Output only the lines below from the one containing "wire is_mna = is_mov | is_neg | is_abs;" to the one containing "sb) | a_zero);", exactly as written, both ends kept.

-------- Data supplied

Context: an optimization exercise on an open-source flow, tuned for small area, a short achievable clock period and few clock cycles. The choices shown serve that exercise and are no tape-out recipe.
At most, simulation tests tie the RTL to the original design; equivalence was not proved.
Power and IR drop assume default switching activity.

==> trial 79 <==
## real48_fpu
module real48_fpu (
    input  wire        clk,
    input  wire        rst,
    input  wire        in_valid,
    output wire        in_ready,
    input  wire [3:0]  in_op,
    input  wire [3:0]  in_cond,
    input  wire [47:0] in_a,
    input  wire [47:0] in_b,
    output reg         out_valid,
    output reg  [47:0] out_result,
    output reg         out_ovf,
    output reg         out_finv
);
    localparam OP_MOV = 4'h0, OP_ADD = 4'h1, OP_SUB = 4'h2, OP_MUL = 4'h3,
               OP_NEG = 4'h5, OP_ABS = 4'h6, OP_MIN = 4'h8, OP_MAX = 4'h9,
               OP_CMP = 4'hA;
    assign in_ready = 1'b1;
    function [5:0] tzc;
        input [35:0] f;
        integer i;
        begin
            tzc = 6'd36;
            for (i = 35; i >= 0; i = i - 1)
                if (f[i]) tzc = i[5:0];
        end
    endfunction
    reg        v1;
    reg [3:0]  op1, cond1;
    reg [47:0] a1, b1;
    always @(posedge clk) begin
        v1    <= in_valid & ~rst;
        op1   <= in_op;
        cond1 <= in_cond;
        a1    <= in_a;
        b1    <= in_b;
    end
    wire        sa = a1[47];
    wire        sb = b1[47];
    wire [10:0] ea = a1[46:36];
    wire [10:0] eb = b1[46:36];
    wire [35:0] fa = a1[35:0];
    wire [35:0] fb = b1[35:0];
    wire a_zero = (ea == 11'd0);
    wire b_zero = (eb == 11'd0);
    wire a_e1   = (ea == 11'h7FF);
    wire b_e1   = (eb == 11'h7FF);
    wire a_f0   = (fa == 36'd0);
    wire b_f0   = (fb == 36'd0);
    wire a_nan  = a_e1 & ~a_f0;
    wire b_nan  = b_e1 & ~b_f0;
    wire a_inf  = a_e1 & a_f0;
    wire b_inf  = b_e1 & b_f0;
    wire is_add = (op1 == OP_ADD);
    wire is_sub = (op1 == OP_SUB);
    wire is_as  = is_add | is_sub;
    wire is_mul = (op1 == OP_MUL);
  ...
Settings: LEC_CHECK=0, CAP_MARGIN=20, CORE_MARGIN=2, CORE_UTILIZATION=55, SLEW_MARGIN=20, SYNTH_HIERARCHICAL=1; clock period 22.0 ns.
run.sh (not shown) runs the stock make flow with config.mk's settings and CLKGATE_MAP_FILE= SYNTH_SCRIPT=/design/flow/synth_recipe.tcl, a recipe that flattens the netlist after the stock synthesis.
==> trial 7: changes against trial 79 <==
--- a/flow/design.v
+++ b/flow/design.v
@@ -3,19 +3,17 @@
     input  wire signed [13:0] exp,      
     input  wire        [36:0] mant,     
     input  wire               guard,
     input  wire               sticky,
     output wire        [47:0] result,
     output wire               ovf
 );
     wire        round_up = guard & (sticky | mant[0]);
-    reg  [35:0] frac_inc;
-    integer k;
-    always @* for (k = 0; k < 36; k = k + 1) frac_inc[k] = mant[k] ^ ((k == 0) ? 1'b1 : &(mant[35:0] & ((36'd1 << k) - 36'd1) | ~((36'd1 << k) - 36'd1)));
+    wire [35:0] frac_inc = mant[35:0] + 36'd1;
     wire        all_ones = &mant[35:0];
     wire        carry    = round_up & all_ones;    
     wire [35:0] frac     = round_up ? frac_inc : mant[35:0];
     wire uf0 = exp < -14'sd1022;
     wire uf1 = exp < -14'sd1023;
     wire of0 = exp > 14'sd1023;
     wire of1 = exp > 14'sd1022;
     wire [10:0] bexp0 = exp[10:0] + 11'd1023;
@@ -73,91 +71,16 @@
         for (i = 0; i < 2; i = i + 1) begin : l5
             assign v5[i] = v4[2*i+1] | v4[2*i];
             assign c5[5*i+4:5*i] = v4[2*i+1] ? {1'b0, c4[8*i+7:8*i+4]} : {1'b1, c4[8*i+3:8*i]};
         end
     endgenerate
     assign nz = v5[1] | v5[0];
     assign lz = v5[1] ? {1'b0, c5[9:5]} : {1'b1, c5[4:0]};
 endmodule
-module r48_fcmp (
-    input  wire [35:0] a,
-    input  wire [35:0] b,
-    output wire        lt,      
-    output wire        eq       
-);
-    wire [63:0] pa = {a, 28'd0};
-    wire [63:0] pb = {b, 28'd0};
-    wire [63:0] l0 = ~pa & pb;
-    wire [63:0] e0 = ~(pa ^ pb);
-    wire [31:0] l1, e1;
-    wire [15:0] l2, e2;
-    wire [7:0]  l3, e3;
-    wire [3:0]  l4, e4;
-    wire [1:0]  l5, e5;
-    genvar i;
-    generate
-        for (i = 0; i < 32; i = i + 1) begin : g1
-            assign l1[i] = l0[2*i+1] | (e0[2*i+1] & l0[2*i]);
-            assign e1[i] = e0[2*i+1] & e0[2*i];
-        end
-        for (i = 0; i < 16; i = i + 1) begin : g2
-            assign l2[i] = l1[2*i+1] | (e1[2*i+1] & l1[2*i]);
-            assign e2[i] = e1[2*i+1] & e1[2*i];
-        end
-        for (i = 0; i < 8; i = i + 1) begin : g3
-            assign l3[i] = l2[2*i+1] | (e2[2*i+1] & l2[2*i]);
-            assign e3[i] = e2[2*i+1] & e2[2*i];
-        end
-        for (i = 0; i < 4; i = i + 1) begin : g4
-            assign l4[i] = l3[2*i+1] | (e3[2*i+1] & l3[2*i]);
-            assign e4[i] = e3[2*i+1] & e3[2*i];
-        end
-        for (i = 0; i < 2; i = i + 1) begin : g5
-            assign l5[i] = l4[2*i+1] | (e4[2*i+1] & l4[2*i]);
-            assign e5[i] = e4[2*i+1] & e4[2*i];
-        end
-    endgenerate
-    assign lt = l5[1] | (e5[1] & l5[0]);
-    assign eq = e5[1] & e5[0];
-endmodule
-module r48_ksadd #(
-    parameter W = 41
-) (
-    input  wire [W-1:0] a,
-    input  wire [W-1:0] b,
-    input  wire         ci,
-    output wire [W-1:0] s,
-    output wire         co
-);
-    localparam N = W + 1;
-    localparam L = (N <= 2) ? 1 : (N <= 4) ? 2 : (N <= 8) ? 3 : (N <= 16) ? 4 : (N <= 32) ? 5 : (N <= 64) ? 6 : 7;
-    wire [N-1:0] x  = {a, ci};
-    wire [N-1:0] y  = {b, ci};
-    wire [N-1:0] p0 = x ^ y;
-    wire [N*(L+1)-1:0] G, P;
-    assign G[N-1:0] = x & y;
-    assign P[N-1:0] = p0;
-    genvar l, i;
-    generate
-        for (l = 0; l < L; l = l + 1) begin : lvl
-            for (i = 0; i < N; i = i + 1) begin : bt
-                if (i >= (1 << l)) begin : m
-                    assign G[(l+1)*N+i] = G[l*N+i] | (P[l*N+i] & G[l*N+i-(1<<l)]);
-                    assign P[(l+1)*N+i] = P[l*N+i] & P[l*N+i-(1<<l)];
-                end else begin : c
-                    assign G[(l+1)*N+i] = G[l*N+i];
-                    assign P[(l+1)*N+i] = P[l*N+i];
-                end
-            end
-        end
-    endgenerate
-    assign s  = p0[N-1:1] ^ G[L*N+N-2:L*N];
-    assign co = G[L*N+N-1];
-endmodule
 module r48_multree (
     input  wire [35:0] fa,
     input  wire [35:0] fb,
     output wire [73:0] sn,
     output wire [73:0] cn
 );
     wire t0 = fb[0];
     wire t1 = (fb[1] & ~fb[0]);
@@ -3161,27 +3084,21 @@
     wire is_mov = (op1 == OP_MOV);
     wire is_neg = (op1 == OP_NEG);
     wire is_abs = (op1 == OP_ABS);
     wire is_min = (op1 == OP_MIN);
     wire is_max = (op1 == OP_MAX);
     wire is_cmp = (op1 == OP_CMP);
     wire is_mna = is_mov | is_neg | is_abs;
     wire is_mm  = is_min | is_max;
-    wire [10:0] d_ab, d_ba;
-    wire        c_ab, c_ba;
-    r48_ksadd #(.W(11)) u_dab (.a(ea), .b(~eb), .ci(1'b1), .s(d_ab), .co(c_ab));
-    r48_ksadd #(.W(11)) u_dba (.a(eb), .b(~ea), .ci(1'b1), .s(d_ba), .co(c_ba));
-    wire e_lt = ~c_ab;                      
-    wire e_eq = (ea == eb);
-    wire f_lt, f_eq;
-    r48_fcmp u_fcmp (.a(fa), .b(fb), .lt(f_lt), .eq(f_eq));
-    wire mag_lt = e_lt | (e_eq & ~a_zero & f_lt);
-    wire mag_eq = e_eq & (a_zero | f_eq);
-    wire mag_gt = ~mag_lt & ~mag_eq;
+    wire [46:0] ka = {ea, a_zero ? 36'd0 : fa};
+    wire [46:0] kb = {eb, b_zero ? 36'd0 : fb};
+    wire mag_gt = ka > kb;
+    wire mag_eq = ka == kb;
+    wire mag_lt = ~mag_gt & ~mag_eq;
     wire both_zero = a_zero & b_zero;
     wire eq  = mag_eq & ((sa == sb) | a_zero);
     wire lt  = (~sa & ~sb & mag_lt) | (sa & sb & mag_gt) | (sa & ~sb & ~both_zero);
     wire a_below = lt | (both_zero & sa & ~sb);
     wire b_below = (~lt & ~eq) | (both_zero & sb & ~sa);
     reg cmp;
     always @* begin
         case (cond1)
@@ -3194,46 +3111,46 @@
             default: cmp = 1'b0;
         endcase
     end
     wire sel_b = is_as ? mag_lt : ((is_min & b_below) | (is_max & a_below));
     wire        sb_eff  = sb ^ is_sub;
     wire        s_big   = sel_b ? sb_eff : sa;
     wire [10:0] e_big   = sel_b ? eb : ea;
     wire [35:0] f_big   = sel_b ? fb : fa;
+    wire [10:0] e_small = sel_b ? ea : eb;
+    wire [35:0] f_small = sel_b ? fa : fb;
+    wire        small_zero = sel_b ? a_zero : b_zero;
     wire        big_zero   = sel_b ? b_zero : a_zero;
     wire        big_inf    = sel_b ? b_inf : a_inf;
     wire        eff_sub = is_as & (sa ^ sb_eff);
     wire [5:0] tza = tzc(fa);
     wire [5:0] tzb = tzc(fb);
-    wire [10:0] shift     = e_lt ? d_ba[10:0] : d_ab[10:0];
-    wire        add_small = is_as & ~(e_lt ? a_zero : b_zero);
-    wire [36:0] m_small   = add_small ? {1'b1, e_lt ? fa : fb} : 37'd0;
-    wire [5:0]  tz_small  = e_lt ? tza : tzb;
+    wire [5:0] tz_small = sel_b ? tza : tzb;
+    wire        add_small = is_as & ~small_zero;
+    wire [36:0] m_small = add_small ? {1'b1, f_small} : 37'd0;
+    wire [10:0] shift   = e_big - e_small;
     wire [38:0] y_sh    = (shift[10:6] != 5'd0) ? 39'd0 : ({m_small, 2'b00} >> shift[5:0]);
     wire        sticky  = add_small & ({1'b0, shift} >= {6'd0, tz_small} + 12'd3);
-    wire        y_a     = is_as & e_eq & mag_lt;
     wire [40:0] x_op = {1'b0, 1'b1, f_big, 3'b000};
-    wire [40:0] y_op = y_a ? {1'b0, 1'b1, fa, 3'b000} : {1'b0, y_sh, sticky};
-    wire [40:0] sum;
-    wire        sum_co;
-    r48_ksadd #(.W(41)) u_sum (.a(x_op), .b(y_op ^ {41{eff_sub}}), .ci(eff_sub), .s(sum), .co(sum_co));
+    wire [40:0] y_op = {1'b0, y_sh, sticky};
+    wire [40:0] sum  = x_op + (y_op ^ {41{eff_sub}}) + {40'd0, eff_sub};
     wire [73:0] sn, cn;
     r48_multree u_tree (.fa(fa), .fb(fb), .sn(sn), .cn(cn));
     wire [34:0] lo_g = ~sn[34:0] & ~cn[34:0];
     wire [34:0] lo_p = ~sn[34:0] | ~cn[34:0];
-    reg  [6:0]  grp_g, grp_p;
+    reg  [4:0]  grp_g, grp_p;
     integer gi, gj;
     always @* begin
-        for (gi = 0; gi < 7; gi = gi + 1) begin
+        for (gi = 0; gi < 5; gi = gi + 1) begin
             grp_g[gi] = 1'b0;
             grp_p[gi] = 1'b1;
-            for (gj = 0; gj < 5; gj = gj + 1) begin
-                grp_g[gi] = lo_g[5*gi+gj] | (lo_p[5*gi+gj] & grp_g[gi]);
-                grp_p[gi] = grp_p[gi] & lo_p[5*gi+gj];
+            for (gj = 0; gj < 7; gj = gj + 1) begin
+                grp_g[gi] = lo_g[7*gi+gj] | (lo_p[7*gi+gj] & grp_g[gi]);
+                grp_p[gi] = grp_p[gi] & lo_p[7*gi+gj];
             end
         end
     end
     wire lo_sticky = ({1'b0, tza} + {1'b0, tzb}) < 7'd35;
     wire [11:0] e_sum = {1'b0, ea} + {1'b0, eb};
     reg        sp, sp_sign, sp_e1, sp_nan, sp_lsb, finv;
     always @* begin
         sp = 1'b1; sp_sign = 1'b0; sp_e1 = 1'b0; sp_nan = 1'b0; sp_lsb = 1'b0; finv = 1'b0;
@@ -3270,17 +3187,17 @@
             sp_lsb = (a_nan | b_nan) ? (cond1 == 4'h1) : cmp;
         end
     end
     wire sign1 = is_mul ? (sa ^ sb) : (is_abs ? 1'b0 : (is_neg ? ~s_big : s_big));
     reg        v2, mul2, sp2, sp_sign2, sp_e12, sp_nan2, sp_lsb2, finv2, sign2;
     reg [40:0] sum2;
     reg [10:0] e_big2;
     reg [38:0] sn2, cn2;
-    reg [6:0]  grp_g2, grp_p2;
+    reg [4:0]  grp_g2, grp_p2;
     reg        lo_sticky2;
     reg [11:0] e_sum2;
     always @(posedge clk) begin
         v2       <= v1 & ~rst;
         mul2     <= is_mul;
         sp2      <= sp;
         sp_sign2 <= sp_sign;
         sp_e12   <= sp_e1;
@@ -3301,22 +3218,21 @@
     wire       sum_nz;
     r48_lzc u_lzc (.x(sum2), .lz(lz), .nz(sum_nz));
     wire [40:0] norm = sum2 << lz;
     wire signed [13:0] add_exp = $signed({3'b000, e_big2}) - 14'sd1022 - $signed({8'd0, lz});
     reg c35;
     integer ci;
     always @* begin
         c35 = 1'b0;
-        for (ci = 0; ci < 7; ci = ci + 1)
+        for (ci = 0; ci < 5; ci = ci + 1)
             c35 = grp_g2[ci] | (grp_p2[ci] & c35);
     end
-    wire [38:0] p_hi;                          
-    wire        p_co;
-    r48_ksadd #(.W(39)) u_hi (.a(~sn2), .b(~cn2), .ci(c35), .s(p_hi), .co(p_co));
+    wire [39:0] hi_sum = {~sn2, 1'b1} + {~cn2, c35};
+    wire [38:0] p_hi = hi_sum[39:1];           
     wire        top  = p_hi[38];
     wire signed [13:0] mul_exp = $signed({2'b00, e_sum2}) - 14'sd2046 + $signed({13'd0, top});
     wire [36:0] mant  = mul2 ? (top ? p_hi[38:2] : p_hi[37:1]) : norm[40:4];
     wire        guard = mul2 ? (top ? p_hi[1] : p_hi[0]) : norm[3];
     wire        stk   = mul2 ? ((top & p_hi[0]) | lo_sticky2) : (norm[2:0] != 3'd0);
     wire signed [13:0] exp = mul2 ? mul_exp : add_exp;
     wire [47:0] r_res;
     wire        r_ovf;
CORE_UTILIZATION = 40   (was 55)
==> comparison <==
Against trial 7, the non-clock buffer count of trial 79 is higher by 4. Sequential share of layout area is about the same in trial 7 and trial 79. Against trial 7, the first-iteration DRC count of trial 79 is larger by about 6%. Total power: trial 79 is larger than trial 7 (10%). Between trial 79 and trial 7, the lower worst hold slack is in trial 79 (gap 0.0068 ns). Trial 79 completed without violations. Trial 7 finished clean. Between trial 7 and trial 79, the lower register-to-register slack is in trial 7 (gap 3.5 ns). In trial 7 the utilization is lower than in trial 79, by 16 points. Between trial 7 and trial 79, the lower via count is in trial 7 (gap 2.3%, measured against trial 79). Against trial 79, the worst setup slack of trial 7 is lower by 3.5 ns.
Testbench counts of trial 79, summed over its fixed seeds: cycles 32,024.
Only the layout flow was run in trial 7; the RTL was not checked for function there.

----------------

_Output for this task_
     wire is_mna = is_mov | is_neg | is_abs;
     wire is_mm  = is_min | is_max;
-    wire [10:0] d_ab, d_ba;
-    wire        c_ab, c_ba;
-    r48_ksadd #(.W(11)) u_dab (.a(ea), .b(~eb), .ci(1'b1), .s(d_ab), .co(c_ab));
-    r48_ksadd #(.W(11)) u_dba (.a(eb), .b(~ea), .ci(1'b1), .s(d_ba), .co(c_ba));
-    wire e_lt = ~c_ab;                      
-    wire e_eq = (ea == eb);
-    wire f_lt, f_eq;
-    r48_fcmp u_fcmp (.a(fa), .b(fb), .lt(f_lt), .eq(f_eq));
-    wire mag_lt = e_lt | (e_eq & ~a_zero & f_lt);
-    wire mag_eq = e_eq & (a_zero | f_eq);
-    wire mag_gt = ~mag_lt & ~mag_eq;
+    wire [46:0] ka = {ea, a_zero ? 36'd0 : fa};
+    wire [46:0] kb = {eb, b_zero ? 36'd0 : fb};
+    wire mag_gt = ka > kb;
+    wire mag_eq = ka == kb;
+    wire mag_lt = ~mag_gt & ~mag_eq;
     wire both_zero = a_zero & b_zero;
     wire eq  = mag_eq & ((sa == sb) | a_zero);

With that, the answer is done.